## Data entries

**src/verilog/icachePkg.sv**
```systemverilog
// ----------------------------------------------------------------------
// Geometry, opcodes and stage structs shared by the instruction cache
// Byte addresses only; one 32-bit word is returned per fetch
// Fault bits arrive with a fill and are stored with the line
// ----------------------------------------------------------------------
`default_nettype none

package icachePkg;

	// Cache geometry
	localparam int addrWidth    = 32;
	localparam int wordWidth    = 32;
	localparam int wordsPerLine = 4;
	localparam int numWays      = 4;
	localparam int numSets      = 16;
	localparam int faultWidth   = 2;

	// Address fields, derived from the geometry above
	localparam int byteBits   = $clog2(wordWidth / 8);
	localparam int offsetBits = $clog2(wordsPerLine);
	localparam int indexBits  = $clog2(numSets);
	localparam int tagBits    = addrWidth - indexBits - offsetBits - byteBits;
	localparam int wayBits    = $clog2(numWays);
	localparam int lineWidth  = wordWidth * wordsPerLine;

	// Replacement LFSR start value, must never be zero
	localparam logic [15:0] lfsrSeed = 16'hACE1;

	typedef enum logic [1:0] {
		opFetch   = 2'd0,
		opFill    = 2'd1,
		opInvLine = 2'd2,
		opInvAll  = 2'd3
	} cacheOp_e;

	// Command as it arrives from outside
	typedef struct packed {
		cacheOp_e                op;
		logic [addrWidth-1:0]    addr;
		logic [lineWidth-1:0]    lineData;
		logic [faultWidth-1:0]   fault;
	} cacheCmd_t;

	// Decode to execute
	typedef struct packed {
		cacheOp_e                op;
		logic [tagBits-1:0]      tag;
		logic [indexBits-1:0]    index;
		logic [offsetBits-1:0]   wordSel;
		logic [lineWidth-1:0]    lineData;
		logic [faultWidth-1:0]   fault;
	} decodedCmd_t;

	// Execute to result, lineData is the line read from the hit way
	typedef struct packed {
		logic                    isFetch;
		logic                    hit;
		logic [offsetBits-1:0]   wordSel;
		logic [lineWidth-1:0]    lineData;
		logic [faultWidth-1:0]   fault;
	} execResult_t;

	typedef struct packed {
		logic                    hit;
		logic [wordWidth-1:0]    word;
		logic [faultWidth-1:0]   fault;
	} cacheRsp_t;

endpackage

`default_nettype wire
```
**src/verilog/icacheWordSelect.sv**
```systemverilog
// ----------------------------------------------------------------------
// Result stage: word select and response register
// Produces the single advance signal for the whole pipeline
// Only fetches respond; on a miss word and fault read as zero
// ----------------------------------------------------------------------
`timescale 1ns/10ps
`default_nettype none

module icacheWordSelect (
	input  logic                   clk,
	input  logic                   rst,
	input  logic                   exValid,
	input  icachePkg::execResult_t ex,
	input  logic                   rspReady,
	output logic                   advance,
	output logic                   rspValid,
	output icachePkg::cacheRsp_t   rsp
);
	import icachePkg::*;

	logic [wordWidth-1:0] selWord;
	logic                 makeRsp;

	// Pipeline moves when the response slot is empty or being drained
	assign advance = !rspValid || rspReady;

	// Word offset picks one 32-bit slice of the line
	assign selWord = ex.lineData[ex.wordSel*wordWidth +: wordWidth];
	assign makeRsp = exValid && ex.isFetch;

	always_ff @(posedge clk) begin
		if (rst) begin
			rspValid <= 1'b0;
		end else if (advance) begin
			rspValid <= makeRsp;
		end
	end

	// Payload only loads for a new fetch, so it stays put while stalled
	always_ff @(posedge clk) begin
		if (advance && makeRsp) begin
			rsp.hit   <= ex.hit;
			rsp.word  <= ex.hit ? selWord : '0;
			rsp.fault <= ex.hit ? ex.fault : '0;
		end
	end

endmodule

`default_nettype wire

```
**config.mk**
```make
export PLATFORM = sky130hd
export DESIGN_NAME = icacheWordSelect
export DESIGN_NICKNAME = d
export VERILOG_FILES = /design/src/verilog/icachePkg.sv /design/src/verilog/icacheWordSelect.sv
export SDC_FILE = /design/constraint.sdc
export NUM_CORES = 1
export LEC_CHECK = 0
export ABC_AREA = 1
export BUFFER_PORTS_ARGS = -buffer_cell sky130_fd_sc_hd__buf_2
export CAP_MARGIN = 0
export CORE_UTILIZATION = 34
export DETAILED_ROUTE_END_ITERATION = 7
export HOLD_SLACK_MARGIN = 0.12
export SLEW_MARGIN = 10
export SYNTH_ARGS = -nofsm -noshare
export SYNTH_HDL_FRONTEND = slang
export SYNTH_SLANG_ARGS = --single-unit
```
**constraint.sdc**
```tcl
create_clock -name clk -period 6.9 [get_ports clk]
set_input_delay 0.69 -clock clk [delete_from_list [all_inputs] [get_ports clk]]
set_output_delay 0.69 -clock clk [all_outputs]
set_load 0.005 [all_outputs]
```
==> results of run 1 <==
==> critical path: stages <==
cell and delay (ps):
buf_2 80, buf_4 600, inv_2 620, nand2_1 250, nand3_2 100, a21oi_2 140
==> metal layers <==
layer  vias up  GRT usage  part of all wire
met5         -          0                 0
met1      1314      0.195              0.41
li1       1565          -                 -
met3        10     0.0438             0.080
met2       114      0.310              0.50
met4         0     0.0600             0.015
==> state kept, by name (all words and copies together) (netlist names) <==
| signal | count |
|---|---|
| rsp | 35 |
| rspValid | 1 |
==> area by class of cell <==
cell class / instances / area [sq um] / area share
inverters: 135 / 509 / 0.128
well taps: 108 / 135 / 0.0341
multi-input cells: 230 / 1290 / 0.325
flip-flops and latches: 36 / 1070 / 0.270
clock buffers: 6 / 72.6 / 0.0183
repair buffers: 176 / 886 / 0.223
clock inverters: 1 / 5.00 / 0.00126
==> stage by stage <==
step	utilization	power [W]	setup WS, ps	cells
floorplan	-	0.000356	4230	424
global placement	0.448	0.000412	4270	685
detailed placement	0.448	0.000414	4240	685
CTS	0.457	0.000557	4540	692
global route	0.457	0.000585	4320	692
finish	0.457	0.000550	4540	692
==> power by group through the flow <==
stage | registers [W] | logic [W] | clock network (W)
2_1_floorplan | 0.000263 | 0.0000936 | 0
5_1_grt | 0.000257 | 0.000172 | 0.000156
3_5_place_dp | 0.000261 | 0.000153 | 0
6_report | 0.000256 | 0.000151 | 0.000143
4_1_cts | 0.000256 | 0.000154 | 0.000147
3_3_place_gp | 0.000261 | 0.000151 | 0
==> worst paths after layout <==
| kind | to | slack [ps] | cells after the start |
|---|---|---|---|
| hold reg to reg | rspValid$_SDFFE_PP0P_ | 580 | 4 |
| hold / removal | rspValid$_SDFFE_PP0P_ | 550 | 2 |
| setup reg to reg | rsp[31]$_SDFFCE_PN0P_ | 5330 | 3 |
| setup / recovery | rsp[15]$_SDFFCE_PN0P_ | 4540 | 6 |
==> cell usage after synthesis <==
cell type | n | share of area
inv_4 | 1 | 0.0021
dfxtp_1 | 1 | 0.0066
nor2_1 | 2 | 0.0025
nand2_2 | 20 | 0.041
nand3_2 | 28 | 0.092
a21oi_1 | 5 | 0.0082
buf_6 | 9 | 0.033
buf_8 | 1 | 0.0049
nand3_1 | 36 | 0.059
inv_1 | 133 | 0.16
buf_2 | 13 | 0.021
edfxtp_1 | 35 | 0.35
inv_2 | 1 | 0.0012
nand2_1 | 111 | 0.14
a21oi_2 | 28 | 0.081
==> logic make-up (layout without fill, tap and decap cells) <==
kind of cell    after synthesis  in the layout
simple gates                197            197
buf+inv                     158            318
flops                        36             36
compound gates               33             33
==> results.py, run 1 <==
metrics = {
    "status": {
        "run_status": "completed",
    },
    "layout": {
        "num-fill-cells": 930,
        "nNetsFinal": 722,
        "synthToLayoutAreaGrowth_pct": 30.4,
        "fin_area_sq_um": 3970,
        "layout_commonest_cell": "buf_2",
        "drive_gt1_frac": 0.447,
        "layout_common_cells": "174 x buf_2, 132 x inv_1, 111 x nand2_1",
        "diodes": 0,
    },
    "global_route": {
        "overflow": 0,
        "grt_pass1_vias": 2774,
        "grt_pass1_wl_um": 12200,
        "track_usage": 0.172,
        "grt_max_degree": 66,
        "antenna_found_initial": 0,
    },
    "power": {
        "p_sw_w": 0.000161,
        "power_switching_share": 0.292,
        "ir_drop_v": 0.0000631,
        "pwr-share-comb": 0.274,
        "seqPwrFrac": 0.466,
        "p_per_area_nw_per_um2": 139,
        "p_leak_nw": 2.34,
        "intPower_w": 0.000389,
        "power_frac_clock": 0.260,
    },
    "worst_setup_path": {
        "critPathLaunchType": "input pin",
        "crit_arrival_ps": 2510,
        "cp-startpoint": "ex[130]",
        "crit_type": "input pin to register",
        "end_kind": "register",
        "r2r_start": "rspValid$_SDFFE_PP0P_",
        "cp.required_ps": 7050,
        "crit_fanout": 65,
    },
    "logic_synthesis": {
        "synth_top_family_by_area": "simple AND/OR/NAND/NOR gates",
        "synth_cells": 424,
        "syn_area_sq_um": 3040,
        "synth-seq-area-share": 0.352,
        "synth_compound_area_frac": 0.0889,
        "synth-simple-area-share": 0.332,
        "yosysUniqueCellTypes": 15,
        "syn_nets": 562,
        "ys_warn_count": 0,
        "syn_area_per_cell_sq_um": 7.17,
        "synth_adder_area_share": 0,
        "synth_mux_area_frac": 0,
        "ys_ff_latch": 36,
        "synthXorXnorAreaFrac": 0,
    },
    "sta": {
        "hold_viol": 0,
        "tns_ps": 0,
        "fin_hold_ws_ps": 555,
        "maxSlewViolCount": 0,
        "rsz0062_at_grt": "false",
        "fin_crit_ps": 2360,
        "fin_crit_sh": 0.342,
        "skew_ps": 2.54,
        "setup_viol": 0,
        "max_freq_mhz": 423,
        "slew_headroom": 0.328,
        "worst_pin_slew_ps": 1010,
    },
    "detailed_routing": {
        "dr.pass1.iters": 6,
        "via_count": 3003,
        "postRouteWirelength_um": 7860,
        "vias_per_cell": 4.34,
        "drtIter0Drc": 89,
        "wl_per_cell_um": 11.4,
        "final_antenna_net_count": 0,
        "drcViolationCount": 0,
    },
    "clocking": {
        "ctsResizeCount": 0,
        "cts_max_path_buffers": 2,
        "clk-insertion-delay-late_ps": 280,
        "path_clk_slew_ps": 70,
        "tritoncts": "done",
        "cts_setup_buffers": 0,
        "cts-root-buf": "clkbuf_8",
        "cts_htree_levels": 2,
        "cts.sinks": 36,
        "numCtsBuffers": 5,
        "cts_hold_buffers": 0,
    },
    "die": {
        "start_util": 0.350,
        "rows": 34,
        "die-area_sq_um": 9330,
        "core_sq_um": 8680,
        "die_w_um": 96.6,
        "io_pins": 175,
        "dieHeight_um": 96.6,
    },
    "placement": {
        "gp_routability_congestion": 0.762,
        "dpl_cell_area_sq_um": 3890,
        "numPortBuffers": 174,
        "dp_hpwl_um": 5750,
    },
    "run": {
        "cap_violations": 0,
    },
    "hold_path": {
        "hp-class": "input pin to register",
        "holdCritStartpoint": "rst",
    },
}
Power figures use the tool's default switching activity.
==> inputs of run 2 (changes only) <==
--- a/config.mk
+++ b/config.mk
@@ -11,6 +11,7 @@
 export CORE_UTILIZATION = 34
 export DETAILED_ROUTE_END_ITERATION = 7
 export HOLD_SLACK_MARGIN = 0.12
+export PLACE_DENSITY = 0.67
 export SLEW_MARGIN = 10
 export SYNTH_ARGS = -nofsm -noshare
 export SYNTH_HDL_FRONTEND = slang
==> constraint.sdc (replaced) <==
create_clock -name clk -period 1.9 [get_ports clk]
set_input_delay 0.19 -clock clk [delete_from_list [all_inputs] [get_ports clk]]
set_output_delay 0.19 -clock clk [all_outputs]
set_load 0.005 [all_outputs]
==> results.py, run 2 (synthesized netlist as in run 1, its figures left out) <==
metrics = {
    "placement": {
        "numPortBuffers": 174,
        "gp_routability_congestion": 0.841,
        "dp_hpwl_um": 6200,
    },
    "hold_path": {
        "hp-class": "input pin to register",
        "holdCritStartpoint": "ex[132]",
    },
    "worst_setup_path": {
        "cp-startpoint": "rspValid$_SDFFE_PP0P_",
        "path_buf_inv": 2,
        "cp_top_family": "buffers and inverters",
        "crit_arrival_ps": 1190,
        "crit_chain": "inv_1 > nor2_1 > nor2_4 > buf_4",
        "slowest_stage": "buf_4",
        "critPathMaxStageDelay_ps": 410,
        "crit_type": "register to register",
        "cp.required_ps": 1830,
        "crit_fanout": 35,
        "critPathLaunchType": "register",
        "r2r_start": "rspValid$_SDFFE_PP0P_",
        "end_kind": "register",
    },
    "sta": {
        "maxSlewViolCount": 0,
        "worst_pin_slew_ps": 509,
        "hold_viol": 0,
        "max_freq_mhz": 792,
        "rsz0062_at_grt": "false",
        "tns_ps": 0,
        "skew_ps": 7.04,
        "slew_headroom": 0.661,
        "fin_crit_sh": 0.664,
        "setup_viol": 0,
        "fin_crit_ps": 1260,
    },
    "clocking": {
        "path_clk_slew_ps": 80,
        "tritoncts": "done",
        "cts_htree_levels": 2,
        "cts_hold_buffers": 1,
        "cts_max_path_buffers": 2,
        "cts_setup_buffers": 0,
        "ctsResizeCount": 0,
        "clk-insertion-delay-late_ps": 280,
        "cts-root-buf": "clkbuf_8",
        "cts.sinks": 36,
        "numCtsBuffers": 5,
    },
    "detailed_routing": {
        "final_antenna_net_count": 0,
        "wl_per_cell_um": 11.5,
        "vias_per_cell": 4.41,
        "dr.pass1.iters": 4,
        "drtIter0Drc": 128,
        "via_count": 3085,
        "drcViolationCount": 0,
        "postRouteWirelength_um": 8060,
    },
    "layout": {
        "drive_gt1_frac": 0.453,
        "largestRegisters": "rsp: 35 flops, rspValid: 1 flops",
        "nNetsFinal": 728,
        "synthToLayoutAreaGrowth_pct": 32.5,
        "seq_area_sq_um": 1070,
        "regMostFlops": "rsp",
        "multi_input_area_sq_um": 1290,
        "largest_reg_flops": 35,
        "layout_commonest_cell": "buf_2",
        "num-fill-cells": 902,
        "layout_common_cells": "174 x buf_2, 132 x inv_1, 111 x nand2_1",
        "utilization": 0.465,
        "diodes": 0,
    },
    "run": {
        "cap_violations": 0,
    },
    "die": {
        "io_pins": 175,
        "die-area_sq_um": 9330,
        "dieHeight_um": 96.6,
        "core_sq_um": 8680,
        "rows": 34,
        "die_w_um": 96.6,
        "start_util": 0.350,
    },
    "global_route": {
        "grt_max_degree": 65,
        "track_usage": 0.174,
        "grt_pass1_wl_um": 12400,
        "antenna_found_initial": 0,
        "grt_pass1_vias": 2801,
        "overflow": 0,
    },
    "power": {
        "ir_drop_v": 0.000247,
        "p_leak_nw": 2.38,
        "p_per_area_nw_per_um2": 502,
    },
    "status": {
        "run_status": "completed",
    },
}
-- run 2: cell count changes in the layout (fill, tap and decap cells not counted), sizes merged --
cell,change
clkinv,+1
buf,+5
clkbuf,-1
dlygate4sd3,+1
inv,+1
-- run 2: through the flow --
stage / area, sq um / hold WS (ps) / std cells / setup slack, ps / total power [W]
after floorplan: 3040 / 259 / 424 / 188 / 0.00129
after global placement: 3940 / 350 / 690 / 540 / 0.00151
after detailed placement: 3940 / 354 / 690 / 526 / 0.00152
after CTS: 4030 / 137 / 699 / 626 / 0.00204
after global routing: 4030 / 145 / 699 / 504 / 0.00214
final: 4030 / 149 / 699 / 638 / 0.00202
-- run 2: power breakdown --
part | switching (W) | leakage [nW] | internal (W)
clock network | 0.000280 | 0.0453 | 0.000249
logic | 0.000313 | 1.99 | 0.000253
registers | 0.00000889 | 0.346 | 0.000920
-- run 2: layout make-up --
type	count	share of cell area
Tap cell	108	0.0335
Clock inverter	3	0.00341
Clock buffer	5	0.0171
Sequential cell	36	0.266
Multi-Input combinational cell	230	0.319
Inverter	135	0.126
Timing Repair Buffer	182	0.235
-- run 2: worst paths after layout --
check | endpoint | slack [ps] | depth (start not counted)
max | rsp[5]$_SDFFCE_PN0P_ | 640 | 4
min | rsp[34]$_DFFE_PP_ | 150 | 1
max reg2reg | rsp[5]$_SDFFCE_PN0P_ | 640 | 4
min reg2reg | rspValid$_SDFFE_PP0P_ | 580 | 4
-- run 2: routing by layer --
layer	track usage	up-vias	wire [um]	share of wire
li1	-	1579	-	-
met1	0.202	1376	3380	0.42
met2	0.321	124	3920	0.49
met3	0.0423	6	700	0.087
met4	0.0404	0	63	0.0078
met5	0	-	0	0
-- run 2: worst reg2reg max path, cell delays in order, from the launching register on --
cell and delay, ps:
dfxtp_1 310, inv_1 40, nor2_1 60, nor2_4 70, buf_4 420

## Aim of the task
If a line in the entries contains "addrWidth", copy it.

## Answer for this exercise
	localparam int addrWidth    = 32;
	localparam int tagBits    = addrWidth - indexBits - offsetBits - byteBits;
		logic [addrWidth-1:0]    addr;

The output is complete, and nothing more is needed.